A higher diversity index value indicates a greater variety of organisms and a healthier, more balanced ecosystem.
3.3 Biodiversity
What factors contribute to high biodiversity in an area?
High biodiversity is typically seen in:
* Very stable ecosystems, which allow complex relationships between species.
* Areas with high productivity (e.g., high photosynthesis rates), supporting more niches.
* Areas where organisms grow and reproduce rapidly, increasing mutations and adaptations.
3.3 Biodiversity
How do extreme environmental conditions affect biodiversity?
Extreme environments tend to have low biodiversity because:
* They are unstable and susceptible to rapid changes.
* A single event (e.g., flood or disease) can devastate populations.
* Few organisms are adapted to survive in such conditions.
3.3 Biodiversity
Why is biodiversity not constant throughout the year?
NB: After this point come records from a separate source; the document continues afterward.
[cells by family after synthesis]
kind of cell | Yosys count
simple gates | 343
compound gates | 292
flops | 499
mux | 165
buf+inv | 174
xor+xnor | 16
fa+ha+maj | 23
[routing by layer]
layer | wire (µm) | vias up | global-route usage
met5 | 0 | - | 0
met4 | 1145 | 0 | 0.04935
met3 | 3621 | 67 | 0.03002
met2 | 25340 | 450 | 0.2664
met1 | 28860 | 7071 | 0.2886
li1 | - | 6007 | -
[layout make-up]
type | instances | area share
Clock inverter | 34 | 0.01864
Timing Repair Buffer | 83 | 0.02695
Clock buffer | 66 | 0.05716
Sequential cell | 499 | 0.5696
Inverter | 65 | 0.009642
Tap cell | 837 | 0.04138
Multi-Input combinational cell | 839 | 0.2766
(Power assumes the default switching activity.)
Biodiversity can change due to:
Seasonal migration of species.
Temperature and environmental shifts affecting species presence.
Different habitats being active at varying times (e.g., wetlands in winter vs. summer).
3.3 Biodiversity
What is a biodiversity hotspot, and why is it significant?
A biodiversity hotspot is an area with exceptionally high species richness and endemism. These areas are highly vulnerable to damage and loss, making them critical for conservation.
3.3 Biodiversity
How does species richness differ from relative species abundance?
Species richness refers to the number of different species in an area.
Relative species abundance is the proportion of individuals of each species relative to the total population.
3.3 Biodiversity
How does biodiversity loss occur, and what are its implications?
Biodiversity loss can result from:
Natural events (e.g., volcanoes, flooding).
Human activities (e.g., habitat destruction, pollution).
Implications:
Loss of ecosystem stability and services.
Decrease in the gene pool and extinction of species.
3.3 Biodiversity
What are mutations, and how can they affect an organism?
Mutations are changes in DNA structure, ranging from small (e.g., a single base pair) to large (e.g., loss or duplication of a chromosome). Their effects vary:
* No effect on phenotype (neutral).
* Severe or lethal effects.
* Advantageous effects that improve survival.
3.3 Biodiversity
How do mutations impact the gene pool of a population?
Mutations increase the gene pool by introducing new alleles, which enhances genetic diversity and improves the population’s ability to adapt to environmental changes.
3.3 Biodiversity
What is allele frequency, and how is it affected by mutations?
Allele frequency is the relative proportion of a specific allele in a population.
- Advantageous mutations increase in frequency due to natural selection.
- Disadvantageous mutations are often removed unless they provide some benefit in changing conditions.
3.3 Biodiversity
How do natural selection and environmental shifts influence allele frequency?
Natural selection drives changes in allele frequency, favoring beneficial traits and potentially leading to new species.
Environmental changes can make previously disadvantageous alleles beneficial, increasing their frequency.
3.3 Biodiversity
What are neutral mutations, and how common are they?
Neutral mutations neither help nor harm the organism and do not affect the phenotype. They are common, with an average baby inheriting around 100 new neutral mutations.
3.3 Biodiversity
What are the different types of ex-situ conservation?
Captive breeding programmes: Increase population & genetic diversity using techniques like IVF, stud books, and gamete exchange.
Reintroduction programmes: Release captive-bred animals to restore habitats.
Seed banks:
Store seeds to conserve genetic diversity and prevent extinction.
Advantages: Conserves many species, takes less space, and is cheaper than storing plants.
Seeds stored in cool, dry conditions & periodically tested for viability.
3.3 Biodiversity
What are the different types of in-situ conservation?
Education programmes: Teach importance of biodiversity and risks like illegal wildlife trade.
Protected areas: National Parks & Sites of Scientific Interest conserve habitats and biodiversity.